A statewide campaign by the NAACP and other organizations,
encouraged in part by opposition to Governor Jeb Bush's decision
last year to eliminate affirmative action, signed up nearly 60,000
new black voters between February and October of this year alone.
Exit polls on election day showed blacks' share of the turnout
in Florida jumped to 16 percent, compared to 10 percent in the
last presidential election.
In the hours after the polls closed on November 7, the NAACP
and other civil rights groups charged that blacks were intimidated
by police sweeps and roadblocks in black precincts in Tampa, outside
of Tallahassee and in other minority areas. They also noted that
several ballot boxes in predominantly black precincts had not
been picked up by voting officials and that registration cards
for students at some black colleges did not arrive until the afternoon
of Election Day.
Several days after the election the NAACP held a public hearing
in Miami where 20 witnesses testified about potential civil rights
violations. These included middle-class white voters who testified
that they saw polling officials challenging black voters and demanding
they produce photo identification, although none was demanded
of white voters.

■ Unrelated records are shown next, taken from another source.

## config.mk

```make
export PLATFORM = sky130hd
export DESIGN_NAME = game_flow_ctrl
export DESIGN_NICKNAME = d
export VERILOG_FILES = /design/src/rtl/game_flow_ctrl.sv
export SDC_FILE = /design/constraint.sdc
export NUM_CORES = 1
export LEC_CHECK = 0
export ABC_CLOCK_PERIOD_IN_PS = 3500
export CORE_MARGIN = 2
export CORE_UTILIZATION = 58
export DETAILED_ROUTE_END_ITERATION = 16
export PLACE_DENSITY = 0.85
export RECOVER_POWER = 50
export SYNTH_ARGS = -nofsm -noshare
export SYNTH_HDL_FRONTEND = slang
export SYNTH_SLANG_ARGS = --single-unit
```

## constraint.sdc

```tcl
create_clock -name clk -period 3.5 [get_ports clk]
set_input_delay 0.875 -clock clk [delete_from_list [all_inputs] [get_ports clk]]
set_output_delay 0.875 -clock clk [all_outputs]
set_load 0.02 [all_outputs]
```

## src/rtl/game_flow_ctrl.sv

```systemverilog
// Game-flow controller: tracks level/world/lives and sequences play, pause, level-up, world-up,
// death/invulnerability, win and lose screens. Outputs are registered copies of the decoded next state.
module game_flow_ctrl #(
  parameter int LEVEL_MAX   = 3,
  parameter int WORLD_MAX   = 6,
  parameter int START_LIVES = 7,
  parameter int MAX_LIVES   = 9,
  parameter int LVL_W       = 3,
  parameter int WLD_W       = 3,
  parameter int LIVES_W     = 5,
  parameter int INVULN_CYC  = 16,
  parameter int BONUS_EVERY = 3
) (
  input  logic               clk,
  input  logic               rst,
  input  logic               continue_btn,
  input  logic               start_btn,
  input  logic               player_dead,
  input  logic               level_complete,
  output logic [LVL_W-1:0]   level,
  output logic [WLD_W-1:0]   world,
  output logic [LIVES_W-1:0] lives,
  output logic [2:0]         screen,
  output logic               player_disable,
  output logic               reset_select,
  output logic [3:0]         audio_select,
  output logic               invuln
);

  localparam int TMR_W = (INVULN_CYC > 1) ? $clog2(INVULN_CYC) : 1;
  localparam int BON_W = (BONUS_EVERY > 1) ? $clog2(BONUS_EVERY + 1) : 1;

  typedef enum logic [3:0] {
    S_INIT   = 4'd0,
    S_PLAY   = 4'd1,
    S_PAUSE  = 4'd2,
    S_LVL_UP = 4'd3,
    S_WLD_UP = 4'd4,
    S_DEATH  = 4'd5,
    S_INVULN = 4'd6,
    S_WIN    = 4'd7,
    S_LOSE   = 4'd8,
    S_RESET  = 4'd9
  } state_t;

  typedef struct packed {
    logic [2:0] screen;
    logic       player_disable;
    logic       reset_select;
    logic [3:0] audio;
    logic       invuln;
  } outs_t;

  function automatic outs_t decode(input state_t s);
    outs_t o;
    o = '{screen: 3'd0, player_disable: 1'b1, reset_select: 1'b0, audio: 4'd7, invuln: 1'b0};
    case (s)
      S_INIT:   o.screen = 3'd1;
      S_PLAY:   begin o.screen = 3'd1; o.player_disable = 1'b0; end
      S_PAUSE:  begin o.screen = 3'd6; o.audio = 4'd0; end
      S_LVL_UP: begin o.screen = 3'd4; o.audio = 4'd2; end
      S_WLD_UP: begin o.screen = 3'd5; o.audio = 4'd3; end
      S_DEATH:  o.audio = 4'd1;
      S_INVULN: begin o.player_disable = 1'b0; o.invuln = 1'b1; o.audio = 4'd1; end
      S_WIN:    begin o.screen = 3'd3; o.audio = 4'd4; end
      S_LOSE:   begin o.screen = 3'd2; o.audio = 4'd5; end
      S_RESET:  o.reset_select = 1'b1;
      default:  ;
    endcase
    return o;
  endfunction

  state_t             state, state_next;
  logic [LVL_W-1:0]   level_next;
  logic [WLD_W-1:0]   world_next;
  logic [LIVES_W-1:0] lives_next;
  logic [TMR_W-1:0]   timer, timer_next;
  logic [BON_W-1:0]   bonus_cnt, bonus_next;
  logic               cont_prev, start_prev;
  outs_t              outs;

  wire cont_e  = continue_btn & ~cont_prev;
  wire pause_e = start_btn & ~start_prev;

  always_comb begin
    // NOTE: every next-value gets a default first so no path leaves it unassigned and no latch is inferred.
    state_next = state;
    level_next = level;
    world_next = world;
    lives_next = lives;
    timer_next = timer;
    bonus_next = bonus_cnt;
    case (state)
      S_INIT: if (cont_e) state_next = S_PLAY;
      S_PLAY: begin
        if (player_dead) begin
          state_next = S_DEATH;
        end else if (level_complete) begin
          if (level < LVL_W'(LEVEL_MAX)) begin
            level_next = level + LVL_W'(1);
            state_next = S_LVL_UP;
          end else if (world < WLD_W'(WORLD_MAX)) begin
            world_next = world + WLD_W'(1);
            level_next = LVL_W'(1);
            state_next = S_WLD_UP;
            if (BONUS_EVERY != 0) begin
              // The world just cleared completes a bonus group when the count wraps.
              if (bonus_cnt == BON_W'((BONUS_EVERY > 0) ? BONUS_EVERY - 1 : 0)) begin
                bonus_next = '0;
                if (lives < LIVES_W'(MAX_LIVES)) lives_next = lives + LIVES_W'(1);
              end else begin
                bonus_next = bonus_cnt + BON_W'(1);
              end
            end
          end else begin
            state_next = S_WIN;
          end
        end else if (pause_e) begin
          state_next = S_PAUSE;
        end
      end
      S_PAUSE:  if (pause_e) state_next = S_PLAY;
      S_LVL_UP: if (cont_e) state_next = S_PLAY;
      S_WLD_UP: if (cont_e) state_next = S_PLAY;
      S_DEATH: begin
        if (lives <= LIVES_W'(1)) begin
          lives_next = '0;
          state_next = S_LOSE;
        end else begin
          lives_next = lives - LIVES_W'(1);
          timer_next = TMR_W'(INVULN_CYC - 1);
          state_next = S_INVULN;
        end
      end
      S_INVULN: begin
        if (timer != '0)      timer_next = timer - TMR_W'(1);
        else if (!player_dead) state_next = S_PLAY;
      end
      S_WIN:  if (cont_e) state_next = S_RESET;
      S_LOSE: if (cont_e) state_next = S_RESET;
      S_RESET: begin
        level_next = LVL_W'(1);
        world_next = WLD_W'(1);
        lives_next = LIVES_W'(START_LIVES);
        timer_next = '0;
        bonus_next = '0;
        state_next = S_INIT;
      end
      default: state_next = S_RESET;
    endcase
  end

  always_ff @(posedge clk) begin
    // NOTE: non-blocking assignments so every register samples pre-edge values and updates together.
    if (rst) begin
      state      <= S_INIT;
      level      <= LVL_W'(1);
      world      <= WLD_W'(1);
      lives      <= LIVES_W'(START_LIVES);
      timer      <= '0;
      bonus_cnt  <= '0;
      cont_prev  <= 1'b0;
      start_prev <= 1'b0;
      outs       <= decode(S_INIT);
    end else begin
      state      <= state_next;
      level      <= level_next;
      world      <= world_next;
      lives      <= lives_next;
      timer      <= timer_next;
      bonus_cnt  <= bonus_next;
      cont_prev  <= continue_btn;
      start_prev <= start_btn;
      outs       <= decode(state_next);
    end
  end

  assign screen         = outs.screen;
  assign player_disable = outs.player_disable;
  assign reset_select   = outs.reset_select;
  assign audio_select   = outs.audio;
  assign invuln         = outs.invuln;

endmodule

```

==> impl_metrics.toml <==
[sta]
setup_violations = 0
fin_hold_ws_ns = 0.510
finClkSkew_ns = 0.0109
fmax_ghz = 0.329
setup_tns_ns = 0
tightest_slew_ns = 1.00
slew_headroom = 0.333
finalCriticalPeriod_ns = 3.04
rsz0062_at_grt = "false"
maxSlewViolCount = 0
worst_slack_ns = 0.465
hold_viol = 0
fin_crit_sh = 0.867

[clocking]
cts_buffers = 5
cts_max_level = 2
clk_path_buf_depth = 2
clk_pin_slew_ns = 0.10
clock-sinks = 32
clock_latency_ns = 0.34
cts_tree = "built"
cts_resized = 0
clock_tree.root_cell = "clkbuf_4"
ctsHoldBuffers = 0
postCtsSetupBuffers = 0

[detailed_routing]
dr.pass1.iters = 4
drt-total-wl_um = 4570
wire_per_inst_um = 16.3
first_iter_violations = 133
detail_route.vias_per_cell = 6.26
dr_total_vias = 1753
drc = 0
postRouteAntennaNets = 0

[synth]
ys_types = 62
synthFlopType = "dfxtp_1"
yosysWarnings = 0
synth.top_cell.area_share = 0.352
synth_area_um2 = 1820
synth-seq-cells = 32
async_flop_share = 0
syn-num-nets = 224
synthCells = 211
yosysTopAreaCell = "dfxtp_1"
synth_edf_count = 0
synth.avg_cell_area_um2 = 8.63
seq_area_frac_synth = 0.352
synth.area.top_cells = "dfxtp_1 35%, ha_1 4.8%, a21oi_1 4.4%"

[placement]
dp_slack_ns = 0.357
post-dp-hpwl_um = 3200
numPortBuffers = 25
gp_congestion = 0.963

[floorplanning]
fp.dieArea_um2 = 3600
core_um2 = 3030
die_y_um = 60.0
start_util = 0.601
rows = 20
io_pins = 27
die_w_um = 60.0

[worst_setup_path]
slowest_delay_ns = 0.62
crit_arrival_ns = 3.27
crit_required_ns = 3.74
path_class = "in -> reg"
cp_slowest_cell = "dlygate4sd3_1"
path_delay_family = "simple AND/OR/NAND/NOR gates"
startpoint_type = "primary input"
end_kind = "flop"
path_max_fanout = 5
cp_cell_sequence = "dlygate4sd3_1 -> nor4b_1 -> o32a_1 -> o211ai_1 -> or4b_1 -> a21o_1"
path_buf_inv = 1

[finish]
multi_input_comb_area_um2 = 1120
fill_cells = 245
drive_above_1_share = 0.0678
final_common_cell = "dfxtp_1"
area_delta_synth_final_pct = 19.9
antenna_cells = 0
final_cell_mix = "32 x dfxtp_1, 18 x nor2_1, 17 x dlygate4sd3_1, 16 x a21oi_1, 15 x nand2_1"
nets = 248
seqCellArea_um2 = 641

[pwr]
p_clk_frac = 0.369
p_leak_nw = 0.803
peakVddDrop_mv = 0.216
p_sw_uw = 244
p_comb_frac = 0.173
power.density_nw_per_um2 = 403
pwr-share-seq = 0.458
p_sw_frac = 0.277
internal_power_uw = 637

[global_route]
grt_util_all_layers = 0.273
grt_pass1_vias = 1588
grt_pass1_wl_um = 7280
antenna_found_initial = 0
gr-total-overflow = 0
grt_max_degree = 22

[job]
cap_viol_max_count = 0

[hold_path]
min_path_type = "reg -> reg"

[status]
status = "completed"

The NAACP and other groups sent hundreds of sworn
statements to the Justice Department and called for a federal
investigation.
On Wednesday, NAACP President Kweisi Mfume criticized the Justice
Department for refusing to act on substantive charges of civil
rights violations. Given the Justice Department's silence,
he said, we have filed suits to seek legal remedies that
will determine what happened during this election.
See Also:
The
US election
Gore cites breach of democratic rights in defending his appeal
of Florida vote
[29 November 2000]
Bush
campaign organized Republican riot to halt Miami-Dade recount
[29 November 2000]
As
the election is thrown into the courts
The issue is joined in the US: the right to vote or government
by usurpation
[28 November 2000]
The
US Elections
[WSWS Full Coverage]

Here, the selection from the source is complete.